So Long Letty is a 1929 American sound (All-Talking) pre-Code musical comedy film directed by Lloyd Bacon and starring Charlotte Greenwood, reprising her role from the 1916 Broadway stage play. The story had previously been filmed as a silent under the same title in 1920 with Colleen Moore.

==Plot==
Uncle Claude comes to the Ardmore Beach Hotel to see Tommy and his wife. At the hotel, with his two granddaughters Ruth and Sally, Uncle Claude meets a wise-talking employee named Letty, which causes him to leave the hotel. When he finds Tommy, he mistakes Grace for his wife and likes her and the way she keeps a clean house.
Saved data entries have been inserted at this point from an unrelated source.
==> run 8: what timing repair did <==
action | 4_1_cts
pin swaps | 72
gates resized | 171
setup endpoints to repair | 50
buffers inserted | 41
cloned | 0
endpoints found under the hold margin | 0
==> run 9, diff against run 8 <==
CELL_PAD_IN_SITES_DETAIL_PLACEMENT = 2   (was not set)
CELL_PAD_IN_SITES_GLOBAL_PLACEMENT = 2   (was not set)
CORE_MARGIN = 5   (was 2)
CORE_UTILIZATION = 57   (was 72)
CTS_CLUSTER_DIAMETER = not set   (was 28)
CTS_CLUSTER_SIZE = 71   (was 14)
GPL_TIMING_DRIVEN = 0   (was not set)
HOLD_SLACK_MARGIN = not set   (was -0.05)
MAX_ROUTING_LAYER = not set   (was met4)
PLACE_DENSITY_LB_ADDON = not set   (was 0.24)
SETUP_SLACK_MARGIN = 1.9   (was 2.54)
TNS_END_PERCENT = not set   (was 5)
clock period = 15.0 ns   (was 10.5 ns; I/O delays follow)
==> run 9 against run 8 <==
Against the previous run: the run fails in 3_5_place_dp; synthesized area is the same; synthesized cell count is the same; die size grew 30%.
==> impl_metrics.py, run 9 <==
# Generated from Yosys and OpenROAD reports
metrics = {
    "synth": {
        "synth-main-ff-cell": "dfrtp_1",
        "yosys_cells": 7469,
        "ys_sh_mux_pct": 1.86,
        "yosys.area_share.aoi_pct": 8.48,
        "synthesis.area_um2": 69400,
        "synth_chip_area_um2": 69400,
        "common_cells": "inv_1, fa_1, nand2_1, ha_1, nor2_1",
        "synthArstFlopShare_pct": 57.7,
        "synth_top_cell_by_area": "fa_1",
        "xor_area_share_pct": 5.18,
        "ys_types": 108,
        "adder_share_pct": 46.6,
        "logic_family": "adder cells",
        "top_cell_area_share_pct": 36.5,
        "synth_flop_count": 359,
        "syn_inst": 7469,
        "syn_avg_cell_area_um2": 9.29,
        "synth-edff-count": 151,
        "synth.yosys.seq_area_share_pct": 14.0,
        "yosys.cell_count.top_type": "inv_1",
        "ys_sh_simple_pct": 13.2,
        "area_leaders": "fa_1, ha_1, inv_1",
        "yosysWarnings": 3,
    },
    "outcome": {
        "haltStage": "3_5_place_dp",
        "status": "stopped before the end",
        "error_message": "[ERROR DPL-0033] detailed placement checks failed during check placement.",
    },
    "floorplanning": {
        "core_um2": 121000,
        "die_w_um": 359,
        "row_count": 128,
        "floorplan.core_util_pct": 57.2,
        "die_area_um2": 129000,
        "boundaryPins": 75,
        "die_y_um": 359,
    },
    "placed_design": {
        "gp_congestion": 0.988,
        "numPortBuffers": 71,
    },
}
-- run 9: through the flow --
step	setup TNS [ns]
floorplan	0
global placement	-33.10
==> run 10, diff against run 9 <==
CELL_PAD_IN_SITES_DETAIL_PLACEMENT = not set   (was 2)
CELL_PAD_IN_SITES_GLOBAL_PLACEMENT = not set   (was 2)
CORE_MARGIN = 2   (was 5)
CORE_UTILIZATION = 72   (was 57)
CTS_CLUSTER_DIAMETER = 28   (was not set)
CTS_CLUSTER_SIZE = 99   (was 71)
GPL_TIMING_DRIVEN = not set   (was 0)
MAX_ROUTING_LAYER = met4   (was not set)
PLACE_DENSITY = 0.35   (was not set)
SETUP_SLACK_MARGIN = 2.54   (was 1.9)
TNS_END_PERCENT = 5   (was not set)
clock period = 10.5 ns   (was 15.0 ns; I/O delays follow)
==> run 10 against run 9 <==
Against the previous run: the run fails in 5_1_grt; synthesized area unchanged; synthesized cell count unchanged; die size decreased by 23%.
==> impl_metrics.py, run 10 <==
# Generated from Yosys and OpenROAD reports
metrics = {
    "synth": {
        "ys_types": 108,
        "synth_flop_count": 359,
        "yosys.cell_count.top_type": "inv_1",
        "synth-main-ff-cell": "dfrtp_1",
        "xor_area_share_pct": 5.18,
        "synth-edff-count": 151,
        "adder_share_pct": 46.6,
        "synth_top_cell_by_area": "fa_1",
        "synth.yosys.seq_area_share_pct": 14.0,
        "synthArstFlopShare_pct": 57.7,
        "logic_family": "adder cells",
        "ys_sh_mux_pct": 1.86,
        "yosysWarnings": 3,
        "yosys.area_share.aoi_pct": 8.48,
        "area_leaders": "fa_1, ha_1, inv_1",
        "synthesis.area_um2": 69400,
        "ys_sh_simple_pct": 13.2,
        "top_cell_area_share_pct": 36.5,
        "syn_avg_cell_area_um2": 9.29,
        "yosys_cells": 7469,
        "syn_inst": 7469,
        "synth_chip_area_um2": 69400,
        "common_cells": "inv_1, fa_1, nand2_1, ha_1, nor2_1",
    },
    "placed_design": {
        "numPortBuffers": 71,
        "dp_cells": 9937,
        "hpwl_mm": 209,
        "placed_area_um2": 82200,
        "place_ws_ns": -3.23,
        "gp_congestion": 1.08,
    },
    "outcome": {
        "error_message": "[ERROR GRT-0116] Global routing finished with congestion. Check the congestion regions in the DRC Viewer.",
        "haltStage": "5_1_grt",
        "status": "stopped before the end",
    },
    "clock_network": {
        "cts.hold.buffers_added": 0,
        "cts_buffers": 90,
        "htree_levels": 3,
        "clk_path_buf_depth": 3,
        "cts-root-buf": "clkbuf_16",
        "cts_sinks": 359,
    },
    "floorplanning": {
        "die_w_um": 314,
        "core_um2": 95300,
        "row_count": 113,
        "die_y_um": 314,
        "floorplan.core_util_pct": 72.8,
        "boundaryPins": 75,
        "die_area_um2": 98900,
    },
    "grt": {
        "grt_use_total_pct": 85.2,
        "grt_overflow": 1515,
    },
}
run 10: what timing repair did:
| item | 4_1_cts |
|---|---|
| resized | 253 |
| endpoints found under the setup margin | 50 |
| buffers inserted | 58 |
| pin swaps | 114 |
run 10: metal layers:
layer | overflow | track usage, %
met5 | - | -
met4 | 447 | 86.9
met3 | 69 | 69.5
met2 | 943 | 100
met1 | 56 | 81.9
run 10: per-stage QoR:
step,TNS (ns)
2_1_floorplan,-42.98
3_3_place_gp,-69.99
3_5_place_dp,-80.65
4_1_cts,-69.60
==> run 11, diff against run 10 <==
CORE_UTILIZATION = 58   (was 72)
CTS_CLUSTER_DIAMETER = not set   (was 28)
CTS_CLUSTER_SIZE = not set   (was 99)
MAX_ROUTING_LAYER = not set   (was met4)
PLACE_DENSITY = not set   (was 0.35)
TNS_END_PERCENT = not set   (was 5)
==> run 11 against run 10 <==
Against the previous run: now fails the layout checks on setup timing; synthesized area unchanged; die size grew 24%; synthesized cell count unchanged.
==> inputs of 01-02 <==
// top_level
module top_level(f1,f2,p,in_1,in_2,out,clk,clk2);
input [7:0]in_1, in_2;
input clk;
input clk2;
input [15:0]p;   
input [15:0]f1,f2;  
output [15:0]out;
wire [15:0]a,b;
wire [15:0]r1,r2,r3,r4,r5;
convert inst_1(.float(a), .int8(in_1), .clk(clk));  
convert inst_2(.float(b), .int8(in_2), .clk(clk));
mult inst_3(.B(f1), .C(r1), .A(a), .clk(clk));   
mult inst_4(.B(f2), .C(r2), .A(b), .clk(clk));
main_adder inst_5 (.AA(r1), .BB(r2),.clk(clk), .R_add(r3)); 
mux inst_6(.in1(r4), .in2(p), .sel(clk2), .out(r5));  
main_adder inst_7 (.AA(r3), .BB(r5),.clk(clk), .R_add(r4));  
assign out=r4;
endmodule
make LEC_CHECK=0 ABC_AREA=1 CAP_MARGIN=25 CELL_PAD_IN_SITES_DETAIL_PLACEMENT=0 CORE_MARGIN=10 CORE_UTILIZATION=40 CTS_CLUSTER_DIAMETER=319 CTS_CLUSTER_SIZE=10 HOLD_SLACK_MARGIN=0.23 MIN_ROUTING_LAYER=met2 PLACE_DENSITY_LB_ADDON=0.02 SLEW_MARGIN=35 TNS_END_PERCENT=85 finish   # period 7.54 ns
run.sh (not shown) runs the stock make flow with config.mk's settings and CLKGATE_MAP_FILE=.
==> 04-14 (differences from 01-02) <==
Settings changed: ABC_AREA 1 to not set, CAP_MARGIN 25 to 20, CELL_PAD_IN_SITES_DETAIL_PLACEMENT 0 to not set, CORE_MARGIN 10 to 2, CORE_UTILIZATION 40 to 72, CTS_CLUSTER_DIAMETER 319 to not set, CTS_CLUSTER_SIZE 10 to 32, HOLD_SLACK_MARGIN 0.23 to not set, MIN_ROUTING_LAYER met2 to not set, PLACE_DENSITY set to 0.66, PLACE_DENSITY_LB_ADDON 0.02 to not set, SLEW_MARGIN 35 to 20, TNS_END_PERCENT 85 to 35.
==> flow/constraint.sdc (replaced) <==
create_clock -name core_clock -period 10.3 [get_ports {clk}]
set_input_delay 2.0600 -clock core_clock [delete_from_list [all_inputs] [get_ports {clk}]]
set_output_delay 2.0600 -clock core_clock [all_outputs]
set_load 0.01 [all_outputs]
==> 07-16 (differences from 01-02) <==
Settings changed: CAP_MARGIN 25 to 20, CELL_PAD_IN_SITES_DETAIL_PLACEMENT 0 to not set, CORE_MARGIN 10 to 2, CORE_UTILIZATION 40 to 70, CTS_CLUSTER_DIAMETER 319 to not set, CTS_CLUSTER_SIZE 10 to not set, HOLD_SLACK_MARGIN 0.23 to not set, MIN_ROUTING_LAYER met2 to not set, PLACE_DENSITY_LB_ADDON 0.02 to not set, SLEW_MARGIN 35 to 20, TNS_END_PERCENT 85 to not set.
==> flow/constraint.sdc (replaced) <==
create_clock -name core_clock -period 18.2 [get_ports {clk}]
set_input_delay 3.6400 -clock core_clock [delete_from_list [all_inputs] [get_ports {clk}]]
set_output_delay 3.6400 -clock core_clock [all_outputs]
set_load 0.01 [all_outputs]
==> 05-24 (differences from 01-02) <==
Settings changed: ABC_AREA 1 to not set, CAP_MARGIN 25 to 20, CELL_PAD_IN_SITES_DETAIL_PLACEMENT 0 to not set, CORE_MARGIN 10 to 2, CORE_UTILIZATION 40 to 72, CTS_CLUSTER_DIAMETER 319 to not set, CTS_CLUSTER_SIZE 10 to 46, HOLD_SLACK_MARGIN 0.23 to not set, MIN_ROUTING_LAYER met2 to not set, PLACE_DENSITY_LB_ADDON 0.02 to 0.29, SETUP_SLACK_MARGIN set to 2.43, SLEW_MARGIN 35 to 20, TNS_END_PERCENT 85 to not set.
==> flow/constraint.sdc (replaced) <==
create_clock -name core_clock -period 9.38 [get_ports {clk}]
set_input_delay 1.8760 -clock core_clock [delete_from_list [all_inputs] [get_ports {clk}]]
set_output_delay 1.8760 -clock core_clock [all_outputs]
set_load 0.01 [all_outputs]
==> summary of the runs <==
The highest design area belongs to 01-02, the lowest to 07-16. Clock skew: 04-14 > 07-16 > 01-02. 01-02 finished but failed the layout checks on negative setup slack. 05-24 aborted during global routing (GRT-0232). 07-16 completed with no timing, DRC or antenna violations. 04-14 completed and failed the layout checks on negative setup slack. Core utilization: 04-14 > 07-16 > 01-02. In 01-02 the hold slack is lower than in 04-14, by 89 ps. The highest cell count belongs to 01-02, the lowest to 04-14. Area after synthesis is the same in 07-16 and 01-02.
==> figures <==
Status: 04-14 finished with violations; 01-02 finished with violations; 07-16 no timing/DRC/antenna violations; 05-24 aborted with a tool error
Failing step: 04-14 -; 01-02 -; 07-16 -; 05-24 global routing
Reasons for failing layout checks: 04-14 negative setup slack; 01-02 negative setup slack; 07-16 -; 05-24 -
Tally of OpenROAD warnings: 04-14 89; 01-02 86; 07-16 85; 05-24 -
Comb/total area: 04-14 67.8%; 01-02 60.0%; 07-16 65.4%; 05-24 -
Area share of and-or/or-and cells after synthesis: 04-14 17.8%; 01-02 11.1%; 07-16 11.1%; 05-24 17.8%
Post-Synthesis Cell Area: 04-14 0.0206 mm2; 01-02 0.0197 mm2; 07-16 0.0197 mm2; 05-24 0.0206 mm2
Multi-input logic cell count: 04-14 1920; 01-02 2002; 07-16 2002; 05-24 -
Start point of the critical path: 04-14 inst_2.mantissa[3]; 01-02 inst_1.mantissa[5]; 07-16 inst_1.mantissa[7]; 05-24 -
Clk slew on worst S/H paths: 04-14 70 ps; 01-02 70 ps; 07-16 70 ps; 05-24 -
Largest fanout on the critical path: 04-14 8; 01-02 7; 07-16 13; 05-24 -
Ratio of layout area to synthesized area: 04-14 1.153x; 01-02 1.228x; 07-16 1.082x; 05-24 -
Kind of start point of the critical path: 04-14 flop; 01-02 flop; 07-16 flop; 05-24 -
Total Negative Setup Slacks: 04-14 -33380 ps; 01-02 -48240 ps; 07-16 0 ps; 05-24 -
Register area: 04-14 0.00321 mm2; 01-02 0.00321 mm2; 07-16 0.00316 mm2; 05-24 -
DP Cell Count: 04-14 3000; 01-02 3702; 07-16 3201; 05-24 3015
Worst-case setup slack after placement: 04-14 -1620 ps; 01-02 -2510 ps; 07-16 1620 ps; 05-24 -2160 ps
Number of optimization iterations in the first detailed-route pass: 04-14 10; 01-02 10; 07-16 6; 05-24 -
Nonclk buf count: 04-14 226; 01-02 327; 07-16 86; 05-24 -


==> maple: inputs <==
==> flow/design.v <==
module top_level(f1,f2,p,in_1,in_2,out,clk,clk2);
input [7:0]in_1, in_2;
input clk;
input clk2;
input [15:0]p;   
input [15:0]f1,f2;  
output [15:0]out;
wire [15:0]a,b;
wire [15:0]r1,r2,r3,r4,r5;
convert inst_1(.float(a), .int8(in_1), .clk(clk));  
convert inst_2(.float(b), .int8(in_2), .clk(clk));
mult inst_3(.B(f1), .C(r1), .A(a), .clk(clk));   
mult inst_4(.B(f2), .C(r2), .A(b), .clk(clk));
main_adder inst_5 (.AA(r1), .BB(r2),.clk(clk), .R_add(r3)); 
mux inst_6(.in1(r4), .in2(p), .sel(clk2), .out(r5));  
main_adder inst_7 (.AA(r3), .BB(r5),.clk(clk), .R_add(r4));  
assign out=r4;
endmodule
module convert( float, int8,clk);
input clk;
output [15:0] float;
input [7:0] int8;
reg [4:0] exp;
reg [9:0] mantissa;
integer i;
always @(negedge clk)
begin
if(int8 != 8'b0) 
begin
for(i = 0; i < 8; i = i + 1)
    if(int8[i]) 
      exp = i;
      if(exp < 10)
      mantissa = int8 << (10 - exp);
      else
      mantissa = int8;
      exp = exp + 15;
 end
else begin
 mantissa=0;
exp=0;
    end
end
assign float = {1'b0, exp, mantissa};
endmodule
module mult(B,C, A, clk);
input  [15:0]A;
input clk;
input [15:0]B;
output reg    [15:0]C;
wire          [5:0]e;   
wire           [21:0]m;  
wire            [10:0]A_m;     
wire            [10:0]B_m;     
reg           [4:0]C_e;  
wire            C_sign;  
reg           [9:0]C_m;  
assign C_sign=(A[15]^B[15]); 
assign e[5:0]=(A[14:10]+B[14:10]-4'b1111); 
assign A_m[10:0]={1'b1, A[9:0]};
assign B_m[10:0]={1'b1, B[9:0]};
assign m[21:0]=(A_m[10:0])*(B_m[10:0]);   
always@(posedge clk)
begin
if (A==0)   
  begin
  C<=16'b0;
  end
else begin
    if (m[21]==1'b1) 
    begin
    C_m=m[20:11];
    C_e=e[4:0]+m[21];
    C<={C_sign,C_e[4:0],C_m[9:0]};
    end 
    else begin
    C_m=m[19:10];
    C_e=e[4:0]+m[21];
    C<={C_sign,C_e[4:0],C_m[9:0]};
    end
end
end
endmodule
module main_adder (AA, BB,clk, R_add);
input [15:0] AA, BB; 
input clk;             
output  [15:0] R_add;                
wire [14:0]temp_Sum_M_C; 
wire [13:0]temp_Sub_M_C, temp_lza_count_reg;
wire [15:0]temp_L, temp_S;
compare_adder inst_1  (.C_L(temp_L), .C_S(temp_S), .A(AA), .B(BB),.clk(clk));  
shift_adder inst_2    ( temp_sign, temp_Sum_M_C, temp_Sub_M_C, temp_lza_count_reg, temp_L, temp_S,clk);
adder inst_3          (R_add, temp_L, temp_S, temp_sign, temp_Sum_M_C, temp_Sub_M_C, temp_lza_count_reg,clk );
endmodule
module compare_adder (C_L, C_S, A, B,clk);
input [15:0] A, B;
input clk;
output reg[15:0] C_L, C_S;
always@ (posedge clk)
if (A[14:0]>=B[14:0])
 begin
C_L<=A[15:0]; C_S<=B[15:0];
 end
 else begin
C_L<=B[15:0]; C_S<=A[15:0];
 end
endmodule
module shift_adder ( sign, Sum_M_C, Sub_M_C, lza_count_reg,L, S,clk);
input [15:0] L, S;  
input clk;             
output reg sign;                       
reg [13:0] M_C_L, M_C_S;        
reg [13:0]M_C_Lnew, M_C_Snew;   
output  reg[14:0] Sum_M_C;             
output  reg[13:0] Sub_M_C;            
reg [13:0] Sub_M_CS;                     
output reg [13:0] lza_count_reg;                
reg [4:0] count; 
always@ (*)
begin
M_C_L[13:0]={1'b1, L[9:0], 3'b000};                      
M_C_S[13:0]={1'b1, S[9:0], 3'b000};
sign=L[15];                                              
M_C_Snew[13:0]=M_C_S[13:0]>>(L[14:10]-S[14:10]);         
M_C_Lnew[13:0]=M_C_L[13:0];                              
Sum_M_C[14:0]=M_C_Lnew[13:0]+ M_C_Snew[13:0];            
Sub_M_C[13:0]=M_C_Lnew[13:0]- M_C_Snew[13:0];            
begin 
lza_count_reg=14;                                            
for( count=0; count<14; count=count+1 ) 
if( Sub_M_C[ count ] ) 
lza_count_reg=13-count; 
end 
end
endmodule
module adder(R_add, L, S, sign, Sum_M_C, Sub_M_C,lza_count_reg,clk );
input clk;
input [15:0] L, S;               
input sign;                       
input [14:0] Sum_M_C;             
input [13:0] Sub_M_C;            
reg [13:0] Sub_M_CS;                     
input [13:0] lza_count_reg;                
output reg [15:0] R_add;                
always @(posedge clk)
begin
if (L==0 &  S==0)
  begin
  R_add<=16'b0;
  end
  else begin
if (L[15]^S[15]==0)            
 begin
R_add[15]<=sign;                      
R_add[14:10]<=L[14:10]+Sum_M_C[14];   
 if (Sum_M_C[14]==1)
 begin
 R_add[9:0]<=Sum_M_C[13:4];
 end 
 else begin
 R_add[9:0]<=Sum_M_C[12:3];             
 end
 end 
 else begin                         
R_add[15]<=sign;
R_add[14:10]<=L[14:10]-lza_count_reg;
Sub_M_CS[13:0]=(Sub_M_C[13:0]<<lza_count_reg);
R_add[9:0]<=Sub_M_CS[12:3];          
end
end
end
endmodule
module mux(in1, in2, sel, out);  
input [15:0]in1,in2;
input sel;
output reg [15:0]out;
 always @ (*)  
 begin : MUX        
   if (sel == 1'b0) begin
      out = in1;
   end else begin
       out = in2 ;
   end
end
endmodule  
==> flow/run.sh <==
#!/bin/bash
# the make line also repeats each setting of config.mk as NAME=value (left out here)
make -C /OpenROAD-flow-scripts/flow DESIGN_CONFIG=/design/flow/config.mk WORK_HOME=/design/flow/orfs CLKGATE_MAP_FILE= finish
==> flow/config.mk <==
export PLATFORM = sky130hd
export DESIGN_NAME = top_level
export DESIGN_NICKNAME = top_level
export VERILOG_FILES = /design/flow/design.v
export SDC_FILE = /design/flow/constraint.sdc
export NUM_CORES = 4
export LEC_CHECK = 0
export ABC_AREA = 1
export CAP_MARGIN = 20
export CELL_PAD_IN_SITES_DETAIL_PLACEMENT = 2
export CELL_PAD_IN_SITES_GLOBAL_PLACEMENT = 3
export CORE_ASPECT_RATIO = 1.81
export CORE_MARGIN = 9
export CORE_UTILIZATION = 68
export CTS_CLUSTER_DIAMETER = 96
export CTS_CLUSTER_SIZE = 28
export GPL_TIMING_DRIVEN = 0
export MAX_ROUTING_LAYER = met5
export MIN_ROUTING_LAYER = met2
export PLACE_DENSITY_LB_ADDON = 0.1
export SLEW_MARGIN = 35
==> flow/constraint.sdc <==
create_clock -name core_clock -period 11.0 [get_ports {clk}]
set_input_delay 2.2000 -clock core_clock [delete_from_list [all_inputs] [get_ports {clk}]]
set_output_delay 2.2000 -clock core_clock [all_outputs]
set_load 0.01 [all_outputs]
==> cedar: changes against maple <==
CELL_PAD_IN_SITES_GLOBAL_PLACEMENT = 1   (was 3)
CORE_UTILIZATION = 53   (was 68)
MAX_ROUTING_LAYER = met4   (was met5)
==> fjord: changes against maple <==
CELL_PAD_IN_SITES_DETAIL_PLACEMENT = unset   (was 2)
CELL_PAD_IN_SITES_GLOBAL_PLACEMENT = unset   (was 3)
CORE_ASPECT_RATIO = unset   (was 1.81)
CORE_MARGIN = 2   (was 9)
CORE_UTILIZATION = 72   (was 68)
CTS_CLUSTER_DIAMETER = 343   (was 96)
CTS_CLUSTER_SIZE = 96   (was 28)
GPL_TIMING_DRIVEN = unset   (was 0)
MAX_ROUTING_LAYER = unset   (was met5)
MIN_ROUTING_LAYER = unset   (was met2)
PLACE_DENSITY_LB_ADDON = unset   (was 0.1)
SLEW_MARGIN = 20   (was 35)
TNS_END_PERCENT = 5   (was unset)
==> flow/constraint.sdc (replaced) <==
create_clock -name core_clock -period 7.4 [get_ports {clk}]
set_input_delay 1.4800 -clock core_clock [delete_from_list [all_inputs] [get_ports {clk}]]
set_output_delay 1.4800 -clock core_clock [all_outputs]
set_load 0.01 [all_outputs]
==> results <==
- fjord completed, yet does not pass: negative setup slack. cedar stopped in detailed placement (3_5_place_dp). maple died in global placement without I/O (3_1_place_gp_skip_io) on FLW-0024.
- The lowest die size belongs to fjord, the highest to cedar.
- In synthesized area, maple and cedar do not differ.
- In synthesized cell count, fjord and maple do not differ.
==> figures <==
metric                                                                                              cedar                                                maple                     fjord
Vertical extent of the die                                                                         277 µm                                               247 µm                    169 µm
Boundary pin count                                                                                     82                                                    -                        82
Final estimated routing congestion in global placement                                               1.17                                                    -                     0.980
XOR/XNOR share of the synthesized area                                                              3.18%                                                3.18%                     3.18%
Top-area cell share                                                                                 16.9%                                                16.9%                     16.9%
Horizontal die dimension                                                                           161 µm                                               144 µm                    169 µm
Fraction of the core area occupied by cells at floorplan                                            53.8%                                                69.2%                     73.3%
Yosys stat chip area                                                                            19700 µm²                                            19700 µm²                 19700 µm²
Die Outline Area                                                                                44700 µm²                                            35700 µm²                 28700 µm²
Post-synthesis compound-gate area fraction                                                          11.1%                                                11.1%                     11.1%
Yosys Instances                                                                                      2841                                                 2841                      2841
Yosys top cell by instances                                                      sky130_fd_sc_hd__nand2_1                             sky130_fd_sc_hd__nand2_1  sky130_fd_sc_hd__nand2_1
Synthesized area                                                                                19700 µm²                                            19700 µm²                 19700 µm²
Post-synthesis share of cell area spent on and, or, nand and nor gates                              24.4%                                                24.4%                     24.4%
Count of synthesis-stage warnings from yosys                                                            7                                                    7                         7
Std-Cell Core Area                                                                              36600 µm²                                            28500 µm²                 26900 µm²
Std-Cell Rows                                                                                          94                                                   83                        60
Result of the run                                                               aborted with a tool error                            aborted with a tool error  finished with violations
Stage where the flow stopped                                            detailed placement (3_5_place_dp)  global placement without I/O (3_1_place_gp_skip_io)                         -
Layout check failures                                                                                   -                                                    -      negative setup slack
Buffers added on ports                                                                                 80                                                    -                        81
Setup of job 3604:
Design mul, start of the top module:
module mul(
    input  wire        clk,
    input  wire        rst,
    input  wire [63:0] lm,
    input  wire [63:0] rm,
    input  wire [1:0]  Data_type,
    output reg  [19:0] mul_out
);
Size in the first run: ~160 flip-flops, roughly 150 I/O pins, ~46000 sq um of cells after synthesis.
export LEC_CHECK = 0
export CAP_MARGIN = 20
export CORE_ASPECT_RATIO = 0.5
export CORE_MARGIN = 2
export CORE_UTILIZATION = 60
export CTS_CLUSTER_DIAMETER = 293
export CTS_CLUSTER_SIZE = 99
export HOLD_SLACK_MARGIN = -0.09
export SLEW_MARGIN = 20
export TNS_END_PERCENT = 20
create_clock -name core_clock -period 6.5 [get_ports {clk}]
run.sh (not shown) runs the stock make flow with config.mk's settings and CLKGATE_MAP_FILE=.
No stage failed in job 3604, and the final checks on the layout all came back clean.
To get a big check from Uncle Claude and to see how life is with the other, the two couples switch spouses for a week.

==Cast==
- Charlotte Greenwood as Letty Robbins
- Claude Gillingwater as Uncle Claude
- Grant Withers as Harry Miller
- Patsy Ruth Miller as Grace Miller
- Bert Roach as Tommy Robbins
- Marion Byron as Ruth Davis
- Helen Foster as Sally Davis
- Hallam Cooley as Clarence de Brie
- Harry Gribbon as Joe Casey
- Lloyd Ingraham as Judge

==See also==
- List of early sound feature films (1926–1929)
- List of early Warner Bros. sound and talking features

==Release and reception==
The film premiered on October 16, 1929. Film historian Scott Eyman, in his book The Speed of Sound, wrote that the film was one of a wave of more than 70 musicals inundating American movie theaters in 1930. Like most of its genre at the time, it was financially disappointing and "barely broke even" despite the "glorious rowdy Charlotte Greenwood".